• The task
Needed from the data below: every line from the one with "if (w_vsel_copy[s][w]) begin" up to and including the one with "r_pmem_address <= (r_vdirty[w_index]", repeated exactly and with nothing else.

[Stored data]

◆ ◆ ◆

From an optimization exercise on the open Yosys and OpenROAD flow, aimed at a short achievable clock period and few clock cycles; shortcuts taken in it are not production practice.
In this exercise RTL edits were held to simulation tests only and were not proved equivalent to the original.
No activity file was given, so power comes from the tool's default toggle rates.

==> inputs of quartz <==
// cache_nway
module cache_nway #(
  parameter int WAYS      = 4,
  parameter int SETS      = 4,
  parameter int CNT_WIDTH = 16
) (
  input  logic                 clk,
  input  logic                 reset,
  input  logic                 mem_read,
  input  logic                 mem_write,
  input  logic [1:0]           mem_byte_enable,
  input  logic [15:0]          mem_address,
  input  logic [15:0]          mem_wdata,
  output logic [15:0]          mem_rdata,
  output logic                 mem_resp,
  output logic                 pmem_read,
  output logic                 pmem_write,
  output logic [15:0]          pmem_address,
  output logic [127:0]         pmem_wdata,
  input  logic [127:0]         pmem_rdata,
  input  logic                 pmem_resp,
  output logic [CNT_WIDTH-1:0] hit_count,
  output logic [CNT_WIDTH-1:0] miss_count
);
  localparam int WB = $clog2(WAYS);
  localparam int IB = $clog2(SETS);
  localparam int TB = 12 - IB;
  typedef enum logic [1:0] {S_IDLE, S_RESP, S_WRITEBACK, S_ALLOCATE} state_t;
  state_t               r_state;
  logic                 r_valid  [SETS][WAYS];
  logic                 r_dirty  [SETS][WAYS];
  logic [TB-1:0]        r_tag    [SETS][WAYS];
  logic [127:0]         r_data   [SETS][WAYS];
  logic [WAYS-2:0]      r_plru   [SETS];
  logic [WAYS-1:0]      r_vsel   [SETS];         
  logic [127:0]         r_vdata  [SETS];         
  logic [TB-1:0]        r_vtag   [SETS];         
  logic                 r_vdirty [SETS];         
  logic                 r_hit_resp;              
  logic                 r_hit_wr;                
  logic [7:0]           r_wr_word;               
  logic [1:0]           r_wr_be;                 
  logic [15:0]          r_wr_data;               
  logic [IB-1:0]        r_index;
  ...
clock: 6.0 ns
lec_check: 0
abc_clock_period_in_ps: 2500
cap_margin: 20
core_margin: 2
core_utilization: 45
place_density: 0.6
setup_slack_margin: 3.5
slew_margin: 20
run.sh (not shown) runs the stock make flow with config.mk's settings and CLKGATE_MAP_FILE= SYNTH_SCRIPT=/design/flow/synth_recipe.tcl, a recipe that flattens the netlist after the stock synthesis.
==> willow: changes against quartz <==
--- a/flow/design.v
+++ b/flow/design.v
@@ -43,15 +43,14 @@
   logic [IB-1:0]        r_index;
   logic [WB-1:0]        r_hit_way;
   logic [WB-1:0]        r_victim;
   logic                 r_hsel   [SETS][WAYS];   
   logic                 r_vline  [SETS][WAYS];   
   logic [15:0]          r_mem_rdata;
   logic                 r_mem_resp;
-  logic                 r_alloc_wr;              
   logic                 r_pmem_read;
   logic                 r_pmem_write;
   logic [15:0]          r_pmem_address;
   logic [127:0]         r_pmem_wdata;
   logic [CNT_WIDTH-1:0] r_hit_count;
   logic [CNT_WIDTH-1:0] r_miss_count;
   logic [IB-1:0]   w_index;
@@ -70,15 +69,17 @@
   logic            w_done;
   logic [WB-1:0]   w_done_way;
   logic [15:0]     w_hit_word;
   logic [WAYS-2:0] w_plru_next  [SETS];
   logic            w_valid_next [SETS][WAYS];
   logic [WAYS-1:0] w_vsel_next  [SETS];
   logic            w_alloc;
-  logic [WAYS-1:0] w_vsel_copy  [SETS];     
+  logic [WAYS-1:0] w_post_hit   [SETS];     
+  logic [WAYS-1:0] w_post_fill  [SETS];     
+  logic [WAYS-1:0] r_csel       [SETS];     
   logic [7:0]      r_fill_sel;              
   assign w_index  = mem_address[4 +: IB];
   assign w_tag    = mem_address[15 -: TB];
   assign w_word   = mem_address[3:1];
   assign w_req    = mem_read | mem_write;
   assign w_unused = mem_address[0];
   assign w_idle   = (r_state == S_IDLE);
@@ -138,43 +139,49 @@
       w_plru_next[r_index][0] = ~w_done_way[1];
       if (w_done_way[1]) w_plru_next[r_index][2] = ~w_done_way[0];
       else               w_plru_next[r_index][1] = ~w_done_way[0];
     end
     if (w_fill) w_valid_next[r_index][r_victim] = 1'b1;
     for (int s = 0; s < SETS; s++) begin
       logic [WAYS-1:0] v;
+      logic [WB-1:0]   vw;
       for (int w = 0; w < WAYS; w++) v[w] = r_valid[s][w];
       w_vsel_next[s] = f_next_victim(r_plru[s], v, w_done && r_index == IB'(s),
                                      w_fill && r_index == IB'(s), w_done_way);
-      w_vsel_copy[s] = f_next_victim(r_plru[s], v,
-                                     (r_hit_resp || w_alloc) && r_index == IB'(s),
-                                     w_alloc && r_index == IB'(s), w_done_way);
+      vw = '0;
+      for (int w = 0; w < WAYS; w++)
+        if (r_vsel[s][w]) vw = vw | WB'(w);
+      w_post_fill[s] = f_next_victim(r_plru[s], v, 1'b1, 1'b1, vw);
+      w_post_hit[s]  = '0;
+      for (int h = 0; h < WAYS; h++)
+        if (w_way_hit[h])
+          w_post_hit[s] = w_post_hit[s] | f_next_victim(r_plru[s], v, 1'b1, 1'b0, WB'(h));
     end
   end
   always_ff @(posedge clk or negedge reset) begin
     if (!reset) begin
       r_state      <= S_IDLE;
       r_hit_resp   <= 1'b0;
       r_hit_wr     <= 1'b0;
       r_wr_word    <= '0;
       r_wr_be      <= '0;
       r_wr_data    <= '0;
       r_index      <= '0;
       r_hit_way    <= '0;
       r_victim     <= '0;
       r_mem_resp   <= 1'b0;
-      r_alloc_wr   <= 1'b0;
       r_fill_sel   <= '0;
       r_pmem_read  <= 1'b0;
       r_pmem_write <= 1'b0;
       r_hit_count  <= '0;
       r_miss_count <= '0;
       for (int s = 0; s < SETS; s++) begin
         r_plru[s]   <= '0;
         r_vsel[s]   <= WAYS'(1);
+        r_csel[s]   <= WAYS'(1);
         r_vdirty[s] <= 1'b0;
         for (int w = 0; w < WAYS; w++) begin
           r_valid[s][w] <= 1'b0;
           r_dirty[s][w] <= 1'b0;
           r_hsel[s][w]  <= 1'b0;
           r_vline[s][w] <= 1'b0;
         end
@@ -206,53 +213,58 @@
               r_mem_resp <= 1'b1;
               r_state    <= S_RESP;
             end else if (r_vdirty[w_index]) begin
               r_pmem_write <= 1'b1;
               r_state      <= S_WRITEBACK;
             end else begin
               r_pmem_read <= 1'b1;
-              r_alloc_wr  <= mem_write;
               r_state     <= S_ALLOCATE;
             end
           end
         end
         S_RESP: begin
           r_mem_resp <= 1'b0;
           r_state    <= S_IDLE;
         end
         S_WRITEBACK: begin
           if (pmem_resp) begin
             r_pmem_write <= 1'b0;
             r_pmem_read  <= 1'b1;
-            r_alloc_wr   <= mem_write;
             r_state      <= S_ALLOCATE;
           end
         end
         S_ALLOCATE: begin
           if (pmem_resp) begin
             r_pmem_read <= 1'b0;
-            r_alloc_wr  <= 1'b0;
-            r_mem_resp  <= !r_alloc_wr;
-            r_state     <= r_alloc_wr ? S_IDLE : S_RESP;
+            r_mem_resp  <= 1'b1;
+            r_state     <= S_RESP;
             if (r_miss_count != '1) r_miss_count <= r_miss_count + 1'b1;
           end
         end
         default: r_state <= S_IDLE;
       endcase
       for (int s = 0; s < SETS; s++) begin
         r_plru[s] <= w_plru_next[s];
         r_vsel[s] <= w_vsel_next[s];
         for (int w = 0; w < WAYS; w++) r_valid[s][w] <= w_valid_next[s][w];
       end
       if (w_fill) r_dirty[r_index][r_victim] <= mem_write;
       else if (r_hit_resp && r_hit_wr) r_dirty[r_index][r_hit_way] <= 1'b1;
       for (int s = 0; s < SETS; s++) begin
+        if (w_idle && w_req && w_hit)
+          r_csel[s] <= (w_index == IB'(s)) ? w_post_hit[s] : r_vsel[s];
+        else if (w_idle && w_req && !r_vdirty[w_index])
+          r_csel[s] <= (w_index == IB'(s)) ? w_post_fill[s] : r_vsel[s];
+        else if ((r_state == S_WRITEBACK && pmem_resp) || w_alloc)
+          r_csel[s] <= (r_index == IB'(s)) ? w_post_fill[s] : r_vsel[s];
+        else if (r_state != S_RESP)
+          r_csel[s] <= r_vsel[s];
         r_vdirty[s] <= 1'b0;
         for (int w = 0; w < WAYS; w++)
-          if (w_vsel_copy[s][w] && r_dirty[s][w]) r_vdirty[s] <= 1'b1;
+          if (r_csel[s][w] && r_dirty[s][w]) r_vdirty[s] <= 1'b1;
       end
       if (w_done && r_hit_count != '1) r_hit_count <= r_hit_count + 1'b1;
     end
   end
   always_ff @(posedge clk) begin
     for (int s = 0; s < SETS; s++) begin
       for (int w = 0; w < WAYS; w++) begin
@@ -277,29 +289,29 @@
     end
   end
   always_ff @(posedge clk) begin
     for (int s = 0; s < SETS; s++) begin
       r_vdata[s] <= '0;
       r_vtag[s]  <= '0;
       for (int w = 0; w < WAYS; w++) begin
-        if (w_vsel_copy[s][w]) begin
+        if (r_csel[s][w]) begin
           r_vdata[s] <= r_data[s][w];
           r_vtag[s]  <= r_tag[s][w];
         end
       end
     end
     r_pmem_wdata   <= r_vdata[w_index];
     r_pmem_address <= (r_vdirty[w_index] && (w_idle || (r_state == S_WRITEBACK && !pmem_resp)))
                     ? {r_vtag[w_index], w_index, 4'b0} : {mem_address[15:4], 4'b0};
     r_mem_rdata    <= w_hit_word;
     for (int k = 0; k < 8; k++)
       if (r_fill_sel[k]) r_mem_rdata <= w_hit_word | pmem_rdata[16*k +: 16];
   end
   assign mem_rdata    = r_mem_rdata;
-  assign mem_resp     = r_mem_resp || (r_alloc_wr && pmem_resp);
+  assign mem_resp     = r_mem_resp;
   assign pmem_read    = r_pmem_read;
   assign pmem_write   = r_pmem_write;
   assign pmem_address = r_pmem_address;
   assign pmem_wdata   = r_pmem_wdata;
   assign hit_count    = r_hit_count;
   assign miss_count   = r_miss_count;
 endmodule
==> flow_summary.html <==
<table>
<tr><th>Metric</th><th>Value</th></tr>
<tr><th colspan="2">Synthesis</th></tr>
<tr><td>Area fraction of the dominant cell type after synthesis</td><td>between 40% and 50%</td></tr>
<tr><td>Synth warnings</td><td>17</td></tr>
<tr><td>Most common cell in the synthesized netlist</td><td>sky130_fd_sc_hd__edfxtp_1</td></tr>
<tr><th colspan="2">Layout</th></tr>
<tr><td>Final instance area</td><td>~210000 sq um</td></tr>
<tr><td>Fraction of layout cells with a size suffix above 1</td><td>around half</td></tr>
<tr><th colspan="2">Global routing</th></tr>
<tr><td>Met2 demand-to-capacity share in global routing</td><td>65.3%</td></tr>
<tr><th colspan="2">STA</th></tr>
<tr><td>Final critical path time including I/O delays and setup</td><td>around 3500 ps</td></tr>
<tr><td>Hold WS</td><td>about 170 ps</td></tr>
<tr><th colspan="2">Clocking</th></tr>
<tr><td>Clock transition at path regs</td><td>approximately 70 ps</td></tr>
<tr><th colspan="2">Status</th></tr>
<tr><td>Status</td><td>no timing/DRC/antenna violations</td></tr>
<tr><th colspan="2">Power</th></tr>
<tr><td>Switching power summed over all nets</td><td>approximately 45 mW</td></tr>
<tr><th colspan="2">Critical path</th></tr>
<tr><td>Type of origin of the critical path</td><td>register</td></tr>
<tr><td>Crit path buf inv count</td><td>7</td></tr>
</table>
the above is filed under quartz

◆ ◆ ◆

• Answer
-        if (w_vsel_copy[s][w]) begin
+        if (r_csel[s][w]) begin
           r_vdata[s] <= r_data[s][w];
           r_vtag[s]  <= r_tag[s][w];
         end
       end
     end
     r_pmem_wdata   <= r_vdata[w_index];
     r_pmem_address <= (r_vdirty[w_index] && (w_idle || (r_state == S_WRITEBACK && !pmem_resp)))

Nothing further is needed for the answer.